WORK ITEM: Among the lines below, a stretch begins at the one with "metal | track" and ends at the one with "synthesized area, %". Repeat that stretch exactly, ends included.

(DATASET begins)

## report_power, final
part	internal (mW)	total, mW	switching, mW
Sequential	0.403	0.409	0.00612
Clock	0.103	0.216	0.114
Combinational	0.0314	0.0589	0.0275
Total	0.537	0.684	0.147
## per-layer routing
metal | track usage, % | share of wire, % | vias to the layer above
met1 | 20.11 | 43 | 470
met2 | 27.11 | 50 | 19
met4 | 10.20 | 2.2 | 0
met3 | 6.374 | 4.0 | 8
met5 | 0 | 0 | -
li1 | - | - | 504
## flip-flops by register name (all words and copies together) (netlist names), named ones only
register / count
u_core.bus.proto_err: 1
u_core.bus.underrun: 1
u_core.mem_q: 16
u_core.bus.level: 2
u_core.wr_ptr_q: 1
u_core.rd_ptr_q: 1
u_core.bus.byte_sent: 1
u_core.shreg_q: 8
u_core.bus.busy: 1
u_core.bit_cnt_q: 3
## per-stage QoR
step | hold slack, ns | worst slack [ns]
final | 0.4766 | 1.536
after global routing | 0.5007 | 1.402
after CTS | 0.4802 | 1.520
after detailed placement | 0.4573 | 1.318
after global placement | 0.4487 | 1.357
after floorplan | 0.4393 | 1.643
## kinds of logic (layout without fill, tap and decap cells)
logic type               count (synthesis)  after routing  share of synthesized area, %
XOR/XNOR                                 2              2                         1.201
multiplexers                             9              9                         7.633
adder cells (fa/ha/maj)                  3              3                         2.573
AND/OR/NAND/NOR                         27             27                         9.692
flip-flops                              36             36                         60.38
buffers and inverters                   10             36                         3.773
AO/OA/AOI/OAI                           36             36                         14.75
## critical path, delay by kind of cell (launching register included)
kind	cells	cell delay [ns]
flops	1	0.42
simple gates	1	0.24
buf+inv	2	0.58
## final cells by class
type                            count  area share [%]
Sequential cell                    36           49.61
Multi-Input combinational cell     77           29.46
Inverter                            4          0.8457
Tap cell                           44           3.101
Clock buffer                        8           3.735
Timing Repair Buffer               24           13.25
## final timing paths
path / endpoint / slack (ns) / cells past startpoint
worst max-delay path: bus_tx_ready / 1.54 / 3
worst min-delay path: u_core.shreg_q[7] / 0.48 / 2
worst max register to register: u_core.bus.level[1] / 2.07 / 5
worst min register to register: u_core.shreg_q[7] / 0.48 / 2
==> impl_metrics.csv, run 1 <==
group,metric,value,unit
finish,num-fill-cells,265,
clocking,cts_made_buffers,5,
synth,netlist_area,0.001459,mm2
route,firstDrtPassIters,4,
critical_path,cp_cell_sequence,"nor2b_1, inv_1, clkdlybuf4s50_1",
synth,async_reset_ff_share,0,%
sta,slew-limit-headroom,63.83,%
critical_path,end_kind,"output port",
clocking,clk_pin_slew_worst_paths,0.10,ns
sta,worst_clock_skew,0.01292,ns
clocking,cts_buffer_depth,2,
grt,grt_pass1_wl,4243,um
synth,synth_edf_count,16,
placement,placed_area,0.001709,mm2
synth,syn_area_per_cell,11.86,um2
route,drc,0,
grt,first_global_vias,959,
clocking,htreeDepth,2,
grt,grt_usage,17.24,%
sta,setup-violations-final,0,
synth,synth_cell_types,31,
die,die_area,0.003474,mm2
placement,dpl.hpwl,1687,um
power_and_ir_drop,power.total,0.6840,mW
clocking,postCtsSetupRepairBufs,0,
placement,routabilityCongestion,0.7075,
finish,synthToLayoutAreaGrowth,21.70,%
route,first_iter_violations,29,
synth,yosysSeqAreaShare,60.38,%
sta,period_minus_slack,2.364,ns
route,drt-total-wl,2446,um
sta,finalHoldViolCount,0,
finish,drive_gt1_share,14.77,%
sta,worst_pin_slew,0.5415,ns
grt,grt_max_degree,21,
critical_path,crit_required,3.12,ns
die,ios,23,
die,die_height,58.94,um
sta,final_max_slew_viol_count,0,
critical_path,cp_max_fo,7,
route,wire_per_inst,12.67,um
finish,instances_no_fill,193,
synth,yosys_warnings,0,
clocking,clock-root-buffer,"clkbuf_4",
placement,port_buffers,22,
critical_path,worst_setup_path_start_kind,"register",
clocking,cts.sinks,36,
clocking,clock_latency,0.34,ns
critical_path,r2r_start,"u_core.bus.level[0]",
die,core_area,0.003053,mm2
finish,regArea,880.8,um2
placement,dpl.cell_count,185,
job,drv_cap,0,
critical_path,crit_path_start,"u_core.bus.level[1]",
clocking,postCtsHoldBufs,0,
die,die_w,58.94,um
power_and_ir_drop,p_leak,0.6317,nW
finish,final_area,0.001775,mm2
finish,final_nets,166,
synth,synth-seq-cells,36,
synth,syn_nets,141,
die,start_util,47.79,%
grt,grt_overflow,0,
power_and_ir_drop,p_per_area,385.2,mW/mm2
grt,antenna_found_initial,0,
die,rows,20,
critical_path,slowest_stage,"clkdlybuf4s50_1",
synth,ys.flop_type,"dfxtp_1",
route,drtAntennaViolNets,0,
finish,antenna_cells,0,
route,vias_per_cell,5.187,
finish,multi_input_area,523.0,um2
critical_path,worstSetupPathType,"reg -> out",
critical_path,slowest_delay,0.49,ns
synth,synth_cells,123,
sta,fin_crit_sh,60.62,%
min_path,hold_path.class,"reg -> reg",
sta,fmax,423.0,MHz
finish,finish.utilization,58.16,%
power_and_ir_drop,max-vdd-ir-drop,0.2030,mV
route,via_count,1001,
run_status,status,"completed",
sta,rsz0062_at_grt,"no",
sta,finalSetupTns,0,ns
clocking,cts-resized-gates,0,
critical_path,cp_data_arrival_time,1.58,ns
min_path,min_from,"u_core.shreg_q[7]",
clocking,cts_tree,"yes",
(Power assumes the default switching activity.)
--- src/rtl/ca_pkg.sv ---
// Shared types and elementary-rule constants for the cellular-automaton parity stream.
package ca_pkg;

  typedef enum logic [1:0] {
    ST_WARMUP,
    ST_RUN,
    ST_FAULT
  } ca_state_t;

  localparam logic [7:0] RULE_30  = 8'h1E;
  localparam logic [7:0] RULE_60  = 8'h3C;
  localparam logic [7:0] RULE_90  = 8'h5A;
  localparam logic [7:0] RULE_150 = 8'h96;
  localparam logic [7:0] RULE_204 = 8'hCC;

endpackage

--- src/rtl/ca_rule_step.sv ---
// One combinational step of a 1-D elementary CA with wrap-around boundary.
module ca_rule_step
  import ca_pkg::*;
#(
  parameter int CA_W = 96
) (
  input  logic [CA_W-1:0] state,
  input  logic [7:0]      rule,
  output logic [CA_W-1:0] next_state
);

  // Neighbourhood index is {left, centre, right} with left = cell i+1.
  for (genvar i = 0; i < CA_W; i++) begin : g_cell
    localparam int L = (i + 1) % CA_W;
    localparam int R = (i + CA_W - 1) % CA_W;
    assign next_state[i] = rule[{state[L], state[i], state[R]}];
  end

endmodule

--- src/rtl/random_ca_parity_stream.sv ---
// Rule-scheduled cellular-automaton random word source with warmup,
// ready/valid output and a sticky repetition-health fault.
module random_ca_parity_stream
  import ca_pkg::*;
#(
  parameter int                              WIDTH        = 32,
  parameter int                              PARITY_WIDTH = 3,
  parameter int                              RULE_COUNT   = 4,
  parameter logic [8*RULE_COUNT-1:0]         RULES        = {RULE_150, RULE_90, RULE_60, RULE_30},
  parameter int                              RULE_PERIOD  = 2,
  parameter int                              WARMUP       = 64,
  parameter int                              REPEAT_LIMIT = 8,
  parameter logic [WIDTH*PARITY_WIDTH-1:0]   DEFAULT_SEED = {{(WIDTH*PARITY_WIDTH-1){1'b0}}, 1'b1}
) (
  input  logic                            clk,
  input  logic                            rst,
  input  logic                            ce,
  input  logic                            seed_load,
  input  logic [WIDTH*PARITY_WIDTH-1:0]   seed,
  output logic [WIDTH-1:0]                out_data,
  output logic                            out_valid,
  input  logic                            out_ready,
  output logic                            busy,
  output logic                            fault
);

  localparam int CA_W   = WIDTH * PARITY_WIDTH;
  localparam int IDX_W  = (RULE_COUNT > 1) ? $clog2(RULE_COUNT) : 1;
  localparam int PER_W  = $clog2(RULE_PERIOD + 1);
  localparam int WARM_W = $clog2(WARMUP + 1);
  localparam int REP_W  = $clog2(REPEAT_LIMIT + 1);

  localparam logic [IDX_W-1:0]  IDX_LAST  = IDX_W'(RULE_COUNT - 1);
  localparam logic [PER_W-1:0]  PER_LAST  = PER_W'(RULE_PERIOD - 1);
  localparam logic [WARM_W-1:0] WARM_LAST = WARM_W'(WARMUP - 1);
  localparam logic [REP_W-1:0]  REP_TRIP  = REP_W'(REPEAT_LIMIT - 1);

  ca_state_t          state, next_state;
  logic [CA_W-1:0]    ca, ca_next;
  logic [7:0]         rule_tab [RULE_COUNT];
  logic [7:0]         rule;
  logic [IDX_W-1:0]   rule_idx;
  logic [PER_W-1:0]   period_cnt;
  logic [WARM_W-1:0]  warm_cnt;
  logic [REP_W-1:0]   repeat_cnt, rep_next;
  logic [WIDTH-1:0]   word_next;
  logic [WIDTH-1:0]   prev_word;
  logic               prev_valid;
  logic               step, accept, hit_limit;

  for (genvar k = 0; k < RULE_COUNT; k++) begin : g_rule
    assign rule_tab[k] = RULES[8*k +: 8];
  end

  assign rule = rule_tab[rule_idx];
  assign busy = (state == ST_WARMUP);

  ca_rule_step #(.CA_W(CA_W)) u_step (
    .state      (ca),
    .rule       (rule),
    .next_state (ca_next)
  );

  // Each output bit folds PARITY_WIDTH cells; even bits are inverted so an
  // all-zero CA never yields an all-zero word.
  always_comb begin
    word_next = '0;
    for (int i = 0; i < WIDTH; i++) begin
      word_next[i] = ^ca_next[i*PARITY_WIDTH +: PARITY_WIDTH] ^ (i % 2 == 0);
    end
  end

  always_ff @(posedge clk) begin
    if (rst) state <= ST_WARMUP;
    else     state <= next_state;
  end

  always_comb begin
    next_state = state;
    step       = 1'b0;
    accept     = 1'b0;
    hit_limit  = 1'b0;
    rep_next   = '0;
    case (state)
      ST_WARMUP: begin
        step = ce;
        if (ce && warm_cnt == WARM_LAST) next_state = ST_RUN;
      end
      ST_RUN: begin
        accept = out_valid && out_ready;
        if (accept && prev_valid && out_data == prev_word) rep_next = repeat_cnt + 1'b1;
        hit_limit = accept && (rep_next == REP_TRIP);
        step      = ce && (!out_valid || out_ready) && !hit_limit;
        if (hit_limit) next_state = ST_FAULT;
      end
      default: ;
    endcase
    if (seed_load) next_state = ST_WARMUP;
  end

  // A reseed drops any in-flight handshake: nothing below it runs that cycle.
  always_ff @(posedge clk) begin
    if (rst) begin
      ca         <= DEFAULT_SEED;
      rule_idx   <= '0;
      period_cnt <= '0;
      warm_cnt   <= '0;
      repeat_cnt <= '0;
      out_data   <= '0;
      out_valid  <= 1'b0;
      fault      <= 1'b0;
      prev_word  <= '0;
      prev_valid <= 1'b0;
    end else if (seed_load) begin
      ca         <= (seed == '0) ? DEFAULT_SEED : seed;
      rule_idx   <= '0;
      period_cnt <= '0;
      warm_cnt   <= '0;
      repeat_cnt <= '0;
      out_valid  <= 1'b0;
      fault      <= 1'b0;
      prev_valid <= 1'b0;
    end else begin
      if (step) begin
        ca <= ca_next;
        if (period_cnt == PER_LAST) begin
          period_cnt <= '0;
          rule_idx   <= (rule_idx == IDX_LAST) ? '0 : rule_idx + 1'b1;
        end else begin
          period_cnt <= period_cnt + 1'b1;
        end
      end
      if (state == ST_WARMUP && ce) begin
        warm_cnt <= (warm_cnt == WARM_LAST) ? '0 : warm_cnt + 1'b1;
      end
      if (accept) begin
        prev_word  <= out_data;
        prev_valid <= 1'b1;
        repeat_cnt <= rep_next;
      end
      if (hit_limit) begin
        out_valid <= 1'b0;
        fault     <= 1'b1;
      end else if (step && state == ST_RUN) begin
        out_data  <= word_next;
        out_valid <= 1'b1;
      end else if (accept) begin
        out_valid <= 1'b0;
      end
    end
  end

endmodule
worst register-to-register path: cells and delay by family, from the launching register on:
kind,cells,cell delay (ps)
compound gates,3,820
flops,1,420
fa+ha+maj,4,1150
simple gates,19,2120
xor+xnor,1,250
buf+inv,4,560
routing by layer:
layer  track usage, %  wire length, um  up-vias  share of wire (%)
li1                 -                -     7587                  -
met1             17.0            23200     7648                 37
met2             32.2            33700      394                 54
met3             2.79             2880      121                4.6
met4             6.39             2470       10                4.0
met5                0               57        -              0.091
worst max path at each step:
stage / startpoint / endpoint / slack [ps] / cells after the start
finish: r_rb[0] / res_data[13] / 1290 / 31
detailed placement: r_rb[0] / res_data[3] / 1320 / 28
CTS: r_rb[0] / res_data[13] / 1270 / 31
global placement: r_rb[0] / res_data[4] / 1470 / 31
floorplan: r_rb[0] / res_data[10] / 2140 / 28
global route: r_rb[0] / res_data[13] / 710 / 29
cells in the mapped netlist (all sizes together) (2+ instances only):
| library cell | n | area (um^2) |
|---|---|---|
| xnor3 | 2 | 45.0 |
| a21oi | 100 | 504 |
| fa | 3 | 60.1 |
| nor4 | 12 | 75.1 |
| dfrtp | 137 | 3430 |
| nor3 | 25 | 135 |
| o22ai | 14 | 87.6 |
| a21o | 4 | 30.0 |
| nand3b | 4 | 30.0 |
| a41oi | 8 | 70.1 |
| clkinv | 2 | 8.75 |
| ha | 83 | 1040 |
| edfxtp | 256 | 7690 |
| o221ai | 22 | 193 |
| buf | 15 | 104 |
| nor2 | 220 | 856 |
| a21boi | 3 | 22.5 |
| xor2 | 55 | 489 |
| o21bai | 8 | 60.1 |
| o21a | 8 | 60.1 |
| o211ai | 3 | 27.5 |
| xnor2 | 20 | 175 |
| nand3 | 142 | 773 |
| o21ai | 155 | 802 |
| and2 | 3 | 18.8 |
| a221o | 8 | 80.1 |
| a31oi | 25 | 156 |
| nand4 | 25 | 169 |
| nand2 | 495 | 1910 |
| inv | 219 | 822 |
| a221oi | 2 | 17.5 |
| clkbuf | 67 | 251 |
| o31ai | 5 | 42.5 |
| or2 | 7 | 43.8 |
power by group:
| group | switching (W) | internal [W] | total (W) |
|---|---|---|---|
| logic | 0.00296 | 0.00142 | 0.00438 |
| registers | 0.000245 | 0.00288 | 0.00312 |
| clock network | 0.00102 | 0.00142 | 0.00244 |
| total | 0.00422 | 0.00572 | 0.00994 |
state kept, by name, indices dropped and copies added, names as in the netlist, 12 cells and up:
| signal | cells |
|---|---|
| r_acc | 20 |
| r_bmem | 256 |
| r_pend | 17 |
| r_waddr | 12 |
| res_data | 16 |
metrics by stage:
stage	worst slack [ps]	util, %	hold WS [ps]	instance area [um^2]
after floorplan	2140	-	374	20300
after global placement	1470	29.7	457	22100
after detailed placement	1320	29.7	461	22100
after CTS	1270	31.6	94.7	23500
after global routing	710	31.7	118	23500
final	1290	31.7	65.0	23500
**src/rtl/lbist_prpg.sv**
```systemverilog
// lbist_prpg: parametrised external-XOR LFSR pattern generator with a
// start/run/done session controller, a programmable pattern count and a
// valid/ready output handshake. Optional macro RPG_ALL_ZERO_EN turns the
// LFSR into a de Bruijn counter that also visits the all-zero state.
module lbist_prpg #(
  parameter int unsigned        BITS  = 4,
  parameter logic [BITS-1:0]    POLY  = 4'b0011,
  parameter logic [BITS-1:0]    SEED  = 4'b1000,
  parameter int unsigned        CNT_W = 16
) (
  input  logic             clk,
  input  logic             rst,
  input  logic             seed_load,
  input  logic [BITS-1:0]  seed_in,
  input  logic             start,
  input  logic             stop,
  input  logic [CNT_W-1:0] num_pat,
  output logic [BITS-1:0]  pattern,
  output logic             pat_valid,
  input  logic             pat_ready,
  output logic             busy,
  output logic             done,
  output logic             wrapped,
  output logic [CNT_W-1:0] pat_cnt
);

  typedef enum logic [1:0] {S_IDLE, S_RUN, S_DONE} state_t;

  state_t           r_state;
  logic [BITS-1:0]  r_lfsr;
  logic [BITS-1:0]  r_seed;
  logic [CNT_W-1:0] r_cnt;
  logic [CNT_W-1:0] r_target;
  logic             r_valid;
  logic             r_busy;
  logic             r_done;
  logic             r_wrapped;

  logic             w_fb;
  logic [BITS-1:0]  w_next;
  logic [BITS-1:0]  w_seed_sel;
  logic [CNT_W-1:0] w_cnt_inc;
  logic             w_last;

  // Feedback, next LFSR state, runtime seed qualification and count compare
  always_comb begin
    w_fb = ^(POLY & r_lfsr);
`ifdef RPG_ALL_ZERO_EN
    w_fb       = w_fb ^ (r_lfsr[BITS-1:1] == '0);
    w_seed_sel = seed_in;
`else
    w_seed_sel = (seed_in == '0) ? SEED : seed_in;
`endif
    w_next    = {w_fb, r_lfsr[BITS-1:1]};
    w_cnt_inc = r_cnt + 1'b1;
    w_last    = (r_target != '0) && (w_cnt_inc == r_target);
  end

  // Session FSM with registered status outputs; LFSR advances only on accept
  always_ff @(posedge clk) begin
    if (rst) begin
      r_state   <= S_IDLE;
      r_lfsr    <= SEED;
      r_seed    <= SEED;
      r_cnt     <= '0;
      r_target  <= '0;
      r_valid   <= 1'b0;
      r_busy    <= 1'b0;
      r_done    <= 1'b0;
      r_wrapped <= 1'b0;
    end else begin
      r_wrapped <= 1'b0;
      case (r_state)
        S_IDLE, S_DONE: begin
          // Load takes effect before a same-cycle start, so RUN begins at seed_in
          if (seed_load) begin
            r_lfsr <= w_seed_sel;
            r_seed <= w_seed_sel;
          end
          if (start) begin
            r_state  <= S_RUN;
            r_cnt    <= '0;
            r_target <= num_pat;
            r_valid  <= 1'b1;
            r_busy   <= 1'b1;
            r_done   <= 1'b0;
          end
        end
        S_RUN: begin
          if (pat_ready) begin
            r_cnt     <= w_cnt_inc;
            r_lfsr    <= w_next;
            r_wrapped <= (w_next == r_seed);
          end
          if (stop || (pat_ready && w_last)) begin
            r_state <= S_DONE;
            r_valid <= 1'b0;
            r_busy  <= 1'b0;
            r_done  <= 1'b1;
          end
        end
        default: begin
          r_state <= S_IDLE;
          r_valid <= 1'b0;
          r_busy  <= 1'b0;
          r_done  <= 1'b0;
        end
      endcase
    end
  end

  assign pattern   = r_lfsr;
  assign pat_valid = r_valid;
  assign busy      = r_busy;
  assign done      = r_done;
  assign wrapped   = r_wrapped;
  assign pat_cnt   = r_cnt;

endmodule

```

(DATASET ends)

RESPONSE AREA:
metal | track usage, % | share of wire, % | vias to the layer above
met1 | 20.11 | 43 | 470
met2 | 27.11 | 50 | 19
met4 | 10.20 | 2.2 | 0
met3 | 6.374 | 4.0 | 8
met5 | 0 | 0 | -
li1 | - | - | 504
## flip-flops by register name (all words and copies together) (netlist names), named ones only
register / count
u_core.bus.proto_err: 1
u_core.bus.underrun: 1
u_core.mem_q: 16
u_core.bus.level: 2
u_core.wr_ptr_q: 1
u_core.rd_ptr_q: 1
u_core.bus.byte_sent: 1
u_core.shreg_q: 8
u_core.bus.busy: 1
u_core.bit_cnt_q: 3
## per-stage QoR
step | hold slack, ns | worst slack [ns]
final | 0.4766 | 1.536
after global routing | 0.5007 | 1.402
after CTS | 0.4802 | 1.520
after detailed placement | 0.4573 | 1.318
after global placement | 0.4487 | 1.357
after floorplan | 0.4393 | 1.643
## kinds of logic (layout without fill, tap and decap cells)
logic type               count (synthesis)  after routing  share of synthesized area, %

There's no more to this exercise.